**Entries shown:**
## config.mk

```make
export PLATFORM = sky130hd
export DESIGN_NAME = mem_access_stage
export DESIGN_NICKNAME = d
export VERILOG_FILES = /design/src/rtl/mem_access_stage.sv
export SDC_FILE = /design/constraint.sdc
export NUM_CORES = 1
export LEC_CHECK = 0
export CELL_PAD_IN_SITES_DETAIL_PLACEMENT = 2
export CELL_PAD_IN_SITES_GLOBAL_PLACEMENT = 2
export CORE_MARGIN = 4
export CORE_UTILIZATION = 23
export CTS_CLUSTER_SIZE = 40
export DETAILED_ROUTE_END_ITERATION = 12
export HOLD_SLACK_MARGIN = 0.02
export PLACE_DENSITY_LB_ADDON = 0.1
export SETUP_SLACK_MARGIN = 0.15
export SYNTH_ARGS = -nofsm -noshare
export SYNTH_HDL_FRONTEND = slang
export SYNTH_SLANG_ARGS = --single-unit
```

## constraint.sdc

```tcl
create_clock -name clk -period 4.5 [get_ports clk]
set_input_delay 0.9 -clock clk [delete_from_list [all_inputs] [get_ports clk]]
set_output_delay 0.9 -clock clk [all_outputs]
set_load 0.01 [all_outputs]
```

## src/rtl/mem_access_stage.sv

```systemverilog
// MEM stage: byte-wide load/store over a req/ack bus with a bounded wait, upstream stall
// and the registered MEM/WB (p4) bundle.
module mem_access_stage #(
  parameter int TIMEOUT = 255
) (
  input  logic        clk,
  input  logic        reset,
  input  logic        MEM_flush,
  input  logic        p3_memRead,
  input  logic        p3_memWrite,
  input  logic        p3_alu_regWrite,
  input  logic        p3_mem_regWrite,
  input  logic [2:0]  p3_alu_rd,
  input  logic [2:0]  p3_mem_rd,
  input  logic [7:0]  p3_mem_reg_rd,
  input  logic [31:0] p3_alu_aluOut,
  input  logic [31:0] p3_mem_address,
  output logic        dmem_req,
  output logic        dmem_we,
  output logic [31:0] dmem_addr,
  output logic [7:0]  dmem_wdata,
  input  logic        dmem_ack,
  input  logic [7:0]  dmem_rdata,
  output logic        mem_stall,
  output logic        p4_alu_regWrite,
  output logic        p4_mem_regWrite,
  output logic [2:0]  p4_alu_rd,
  output logic [2:0]  p4_mem_rd,
  output logic [31:0] p4_alu_aluOut,
  output logic [31:0] p4_mem_data,
  output logic        mem_fault
);

  localparam logic [1:0] IDLE = 2'd0;
  localparam logic [1:0] WAIT = 2'd1;
  localparam logic [1:0] RESP = 2'd2;
  // Last WAIT count before a forced completion; unused when TIMEOUT is 0.
  localparam logic [7:0] TO_LAST = (TIMEOUT == 0) ? 8'd0 : 8'(TIMEOUT - 1);

  logic [1:0]  state_q, state_d;
  logic [7:0]  cnt_q, cnt_d;
  logic        kill_q, kill_d;
  logic        fault_q, fault_d;
  logic        req_q, req_d;
  logic        we_q, we_d;
  logic [31:0] addr_q, addr_d;
  logic [7:0]  wdata_q, wdata_d;
  logic [7:0]  data_q, data_d;
  logic        p4_alu_rw_q, p4_alu_rw_d;
  logic        p4_mem_rw_q, p4_mem_rw_d;
  logic [2:0]  p4_alu_rd_q, p4_alu_rd_d;
  logic [2:0]  p4_mem_rd_q, p4_mem_rd_d;
  logic [31:0] p4_alu_out_q, p4_alu_out_d;
  logic [31:0] p4_mem_data_q, p4_mem_data_d;
  logic        op;
  logic        load_p4;

  assign op = p3_memRead | p3_memWrite;

  always_comb begin
    state_d = state_q;
    cnt_d   = cnt_q;
    kill_d  = kill_q;
    fault_d = fault_q;
    req_d   = req_q;
    we_d    = we_q;
    addr_d  = addr_q;
    wdata_d = wdata_q;
    data_d  = data_q;
    load_p4 = 1'b0;
    case (state_q)
      IDLE: begin
        if (op) begin
          req_d   = 1'b1;
          we_d    = p3_memWrite;
          addr_d  = p3_mem_address;
          wdata_d = p3_mem_reg_rd;
          cnt_d   = 8'd0;
          kill_d  = MEM_flush;
          state_d = WAIT;
        end else begin
          load_p4 = ~MEM_flush;
        end
      end
      WAIT: begin
        if (MEM_flush) kill_d = 1'b1;
        if (dmem_ack) begin
          data_d  = we_q ? 8'd0 : dmem_rdata;
          req_d   = 1'b0;
          state_d = RESP;
        end else if (TIMEOUT != 0 && cnt_q == TO_LAST) begin
          fault_d = 1'b1;
          data_d  = 8'd0;
          req_d   = 1'b0;
          state_d = RESP;
        end else begin
          cnt_d = cnt_q + 8'd1;
        end
      end
      RESP: begin
        load_p4 = ~(kill_q | MEM_flush);
        kill_d  = 1'b0;
        state_d = IDLE;
      end
      default: state_d = IDLE;
    endcase
  end

  // p4 takes the p3 bundle only when the instruction retires from MEM; otherwise a zeroed bubble.
  always_comb begin
    p4_alu_rw_d   = 1'b0;
    p4_mem_rw_d   = 1'b0;
    p4_alu_rd_d   = 3'd0;
    p4_mem_rd_d   = 3'd0;
    p4_alu_out_d  = 32'd0;
    p4_mem_data_d = 32'd0;
    if (load_p4) begin
      p4_alu_rw_d   = p3_alu_regWrite;
      p4_mem_rw_d   = p3_mem_regWrite;
      p4_alu_rd_d   = p3_alu_rd;
      p4_mem_rd_d   = p3_mem_rd;
      p4_alu_out_d  = p3_alu_aluOut;
      p4_mem_data_d = (state_q == RESP) ? {24'd0, data_q} : 32'd0;
    end
  end

  always_ff @(posedge clk) begin
    if (reset) begin
      state_q       <= IDLE;
      cnt_q         <= 8'd0;
      kill_q        <= 1'b0;
      fault_q       <= 1'b0;
      req_q         <= 1'b0;
      we_q          <= 1'b0;
      addr_q        <= 32'd0;
      wdata_q       <= 8'd0;
      data_q        <= 8'd0;
      p4_alu_rw_q   <= 1'b0;
      p4_mem_rw_q   <= 1'b0;
      p4_alu_rd_q   <= 3'd0;
      p4_mem_rd_q   <= 3'd0;
      p4_alu_out_q  <= 32'd0;
      p4_mem_data_q <= 32'd0;
    end else begin
      state_q       <= state_d;
      cnt_q         <= cnt_d;
      kill_q        <= kill_d;
      fault_q       <= fault_d;
      req_q         <= req_d;
      we_q          <= we_d;
      addr_q        <= addr_d;
      wdata_q       <= wdata_d;
      data_q        <= data_d;
      p4_alu_rw_q   <= p4_alu_rw_d;
      p4_mem_rw_q   <= p4_mem_rw_d;
      p4_alu_rd_q   <= p4_alu_rd_d;
      p4_mem_rd_q   <= p4_mem_rd_d;
      p4_alu_out_q  <= p4_alu_out_d;
      p4_mem_data_q <= p4_mem_data_d;
    end
  end

  assign mem_stall       = (state_q == WAIT) || (state_q == IDLE && op);
  assign dmem_req        = req_q;
  assign dmem_we         = we_q;
  assign dmem_addr       = addr_q;
  assign dmem_wdata      = wdata_q;
  assign mem_fault       = fault_q;
  assign p4_alu_regWrite = p4_alu_rw_q;
  assign p4_mem_regWrite = p4_mem_rw_q;
  assign p4_alu_rd       = p4_alu_rd_q;
  assign p4_mem_rd       = p4_mem_rd_q;
  assign p4_alu_aluOut   = p4_alu_out_q;
  assign p4_mem_data     = p4_mem_data_q;

endmodule

```

# == Yosys cells after proc, flatten, opt, wreduce, memory -nomap -nowiden ==
# Index checks and enable logic that the tools add are counted.
# totals
output_inout_bits,116
in_bits,94
regBits,134
# classes
n_eq_ne,8
bitwise,7
addsub,1
muxes,20
n_reduce_logical,15
# ops
op,count
two-way mux 8 bit,6
case mux 8 bit (2 select lines),1
AND reduction 3 bit,3
"adder 8 x 1 -> 8 bit, second input constant",1
"== test 8 bit, second input constant",1
"!= test 2 bit, second input constant",4
two-way mux 1 bit,6
two-way mux 2 bit,3
AND reduction 2 bit,3
inverter 1 bit,5
case mux 1 bit (2 select lines),2
case mux 2 bit (2 select lines),1
AND reduction 4 bit,1
nonzero test 2 bit,2
"!= test 3 bit, second input constant",1
case mux 1 bit (3 select lines),1
nonzero test 3 bit,1
OR reduction 3 bit,1
"== test 2 x 1 -> 1 bit, second input constant",1
"== test 2 bit, second input constant",1
zero test 2 bit,1
bitwise OR 1 bit,2
OR reduction 2 bit,1
logical AND 1 bit,1
logical OR 1 bit,1

# == Longest topological paths before layout ==
# depth
word_depth,5
mapped_depth,8

# == Least setup slack after synthesis ==
# OpenSTA, ideal clock, no wires.
# synth_path
path_type,input to output
from,in p3_memWrite
to,out mem_stall
path_stages,3
t_arrival_ps,1627
required_ps,3600
path_buffers,1
path_slack_ps,1973
path_cell_list,o21ai_1 > clkbuf_1 > nand2_1
# synth_between
elab_chain_len,3
# synth_lines
element,line,source
from (decl),10,"input logic p3_memWrite,"
bitwise OR 1 bit,58,assign op = p3_memRead | p3_memWrite;
logical AND 1 bit,163,assign mem_stall = (state_q == WAIT) || (state_q == IDLE && op);
logical OR 1 bit,163,
to (decl),24,"output logic mem_stall,"
# No other way between the ends.

# == Worst setup path in the final report ==
# Same ends and word-level chain as after synthesis.

==> results by group <==
Critical path
  • Slowest CP cell: clkdlybuf4s50_1
  • Worst-path cell chain: clkdlybuf4s50_1, o21ai_4, nand2_1, clkdlybuf4s50_1
  • Crit path DAT: 2.25 ns
  • Nature of the critical path endpoint: primary output
  • Worst-path maximum fanout: 5
  • Worst path bufs/invs: 2
  • CP top delay family: buffers and inverters
  • Required @ worst endpoint: 3.60 ns
  • Max stage delay on crit path: 0.63 ns
  • Most used cell, CP: clkdlybuf4s50_1
  • Worst setup path class: input pin to primary output
  • Crit path launch type: input pin

Clocking
  • Clock Latency Late Sink: 0.35 ns
  • Post-CTS Setup Bufs: 0
  • Reg clk slew, reported paths: 0.07 ns
  • H-Tree Depth: 3
  • Clock Tree Root: clkbuf_16
  • CTS-repair resized insts: 0
  • Clock Sinks: 110
  • Clock tree from TritonCTS: done
  • CTS Buf Count: 9
  • Hold_buf cts: 0
  • Maximum buffer depth of the clock tree: 2

Drt
  • Initial drt markers: 107
  • WL final: 13.5 mm
  • Vias: 3565
  • DR pass1 iterations: 4
  • Drt via density: 4.33
  • Remaining DRCs: 0
  • Detail Route Antenna Nets: 0
  • Per-cell routed wire length: 16.4 um

STA
  • Slew Limit Fails: 0
  • Fin. Hold Viols: 0
  • Setup ws final: 1.35 ns
  • Fmax: 317 MHz
  • Final period util: 0.700
  • Final setup viols: 0
  • RSZ-0062 raised after global routing: no
  • Post-layout min period: 3.15 ns
  • Slew HR: 0.527
  • Slew at the pin closest to its max-slew limit: 0.702 ns
  • Final Skew: 0.00500 ns
  • Setup TNS Final: 0 ns

Layout
  • Commonest non-fill, non-tap cell in the layout: clkdlybuf4s50_1
  • Most frequent cells in the layout: clkdlybuf4s50_1, dfxtp_1, nand2_1
  • Reg area: 2200 um^2
  • # fillers: 1831
  • Diodes inserted: 0
  • Multi-input logic area: 1530 um^2
  • Layout cells sized above 1: 0.0481
  • Fin util: 0.372
  • Final nets: 698
  • Area growth, synth to finish: 57.9%

Synth
  • Mapped Cells: 419
  • Post-synth top area cell: dfxtp_1
  • Synth top area cells: dfxtp_1, nand2_1, and2_1
  • Share of the synthesized area in the top cell type: 0.561
  • Post-synth EDFFs: 0
  • Main synth FF type: dfxtp_1
  • Post-synth ARST share: 0
  • Post-synthesis cell type count: 43
  • Seq/Total Area, Yosys: 0.561
  • Yosys warnings: 0
  • Synth Register Bits: 110
  • Post-Syn Area: 3920 um^2
  • Post-Syn Area per Cell: 9.36 um^2

Floorplan
  • Die area: 19200 um^2
  • Initial core utilization: 0.236
  • Rows: 47
  • Placeable Area: 16600 um^2
  • Die width: 139 um
  • Die Y: 139 um
  • Top Ports: 210

GRT
  • Initial antenna violation count: 0
  • Overall Global Routing Usage: 0.139
  • Largest net degree at the start of global routing: 49
  • Gr ovfl total: 0
  • First-pass GRT wire length: 21.3 mm
  • Vias in the first global route: 3798

Placed design
  • Setup WS pre-CTS: 1.35 ns
  • Gpl congestion: 0.721
  • Buffers added on ports: 185
  • Post-DP HPWL: 10.0 mm

Power and ir drop
  • Power Dens Cells: 367 nW/um^2
  • Max VDD drop: 0.181 mV
  • Pwr Total: 2270 uW
  • Leakage: 0.00241 uW

Min path
  • Hold WC Path Type: flip-flop to flip-flop

Flow run
  • Maxcap violations: 0

Run status
  • Status: complete, no violations
-- worst reg2reg max path: stages (launching register included) --
cell	delay (ns)
dfxtp_1	0.34
inv_1	0.11
ha_1	0.37
nor3b_4	0.50
a21oi_1	0.13
nor3_4	0.12
buf_4	0.37
and3_1	0.22
-- sequential cells by signal (all words and copies together) (netlist names) --
signal / count
data_q: 8
cnt_q: 8
p4_mem_data: 8
state_q: 2
dmem_req: 1
p4_mem_rd: 3
kill_q: 1
p4_alu_rd: 3
dmem_addr: 32
dmem_we: 1
p4_mem_regWrite: 1
mem_fault: 1
p4_alu_regWrite: 1
p4_alu_aluOut: 32
dmem_wdata: 8
-- logic make-up (layout without fill, tap and decap cells) --
kind of cell / Yosys count / after routing / synth area share
buf+inv: 50 / 211 / 0.0759
other cells: 1 / 24 / 0.000956
simple gates: 168 / 168 / 0.210
fa+ha+maj: 6 / 6 / 0.0191
compound gates: 84 / 84 / 0.133
flops: 110 / 110 / 0.561
-- metal layers --
layer / vias to the layer above / global-route usage / wire length [um]
met3: 16 / 0.0579 / 1200
li1: 1702 / - / -
met1: 1697 / 0.173 / 6050
met2: 150 / 0.217 / 6020
met4: 0 / 0.0515 / 243
met5: - / 0 / 0
-- power by group --
group / internal, uW / leakage, uW / switching [uW]
clock: 399 / 0.000137 / 387
combinational: 213 / 0.00137 / 214
sequential: 1030 / 0.000897 / 28.8
-- Yosys cell counts, types with 3 or more instances --
cell type and n:
o21ai_0 4, and3_1 9, inv_1 6, nor3_1 5, nand2_1 91, dfxtp_1 110, nor2_1 7, buf_4 25
nand3_1 3, ha_1 6, and2_1 40, nand4_1 3, a21oi_1 48, clkbuf_1 14, a31oi_1 4, a22o_1 9
-- layout make-up --
cell class | instances | area share
Clock buffer | 10 | 0.0386
Clock inverter | 6 | 0.00848
Inverter | 6 | 0.00364
Multi-Input combinational cell | 282 | 0.246
Sequential cell | 110 | 0.355
Tap cell | 220 | 0.0444
Timing Repair Buffer | 189 | 0.303
-- path summary, 6_finish.rpt --
path                            slack, ns  cells past startpoint              to          start
worst min-delay path                 0.46                      2   dmem_wdata[2]  dmem_wdata[2]
worst min register to register       0.46                      2   dmem_wdata[2]  dmem_wdata[2]
worst max-delay path                 1.35                      4       mem_stall    p3_memWrite
worst max register to register       2.28                      7  p4_mem_data[4]     state_q[0]
-- metrics by stage --
stage / std cells / hold WS (ns) / cell area (um^2)
2_1_floorplan: 442 / 0.441 / 4010
3_3_place_gp: 807 / 0.442 / 5900
3_5_place_dp: 807 / 0.452 / 5900
4_1_cts: 823 / 0.462 / 6190
5_1_grt: 823 / 0.482 / 6190
6_report: 823 / 0.461 / 6190
(Power assumes the default switching activity.)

**Required work:** What you return must be the lines above that run from the line with "core utilization: 0.236" to the line with "complete, no violations", inclusive, each copied exactly.

**Final answer:**
  • Initial core utilization: 0.236
  • Rows: 47
  • Placeable Area: 16600 um^2
  • Die width: 139 um
  • Die Y: 139 um
  • Top Ports: 210

GRT
  • Initial antenna violation count: 0
  • Overall Global Routing Usage: 0.139
  • Largest net degree at the start of global routing: 49
  • Gr ovfl total: 0
  • First-pass GRT wire length: 21.3 mm
  • Vias in the first global route: 3798

Placed design
  • Setup WS pre-CTS: 1.35 ns
  • Gpl congestion: 0.721
  • Buffers added on ports: 185
  • Post-DP HPWL: 10.0 mm

Power and ir drop
  • Power Dens Cells: 367 nW/um^2
  • Max VDD drop: 0.181 mV
  • Pwr Total: 2270 uW
  • Leakage: 0.00241 uW

Min path
  • Hold WC Path Type: flip-flop to flip-flop

Flow run
  • Maxcap violations: 0

Run status
  • Status: complete, no violations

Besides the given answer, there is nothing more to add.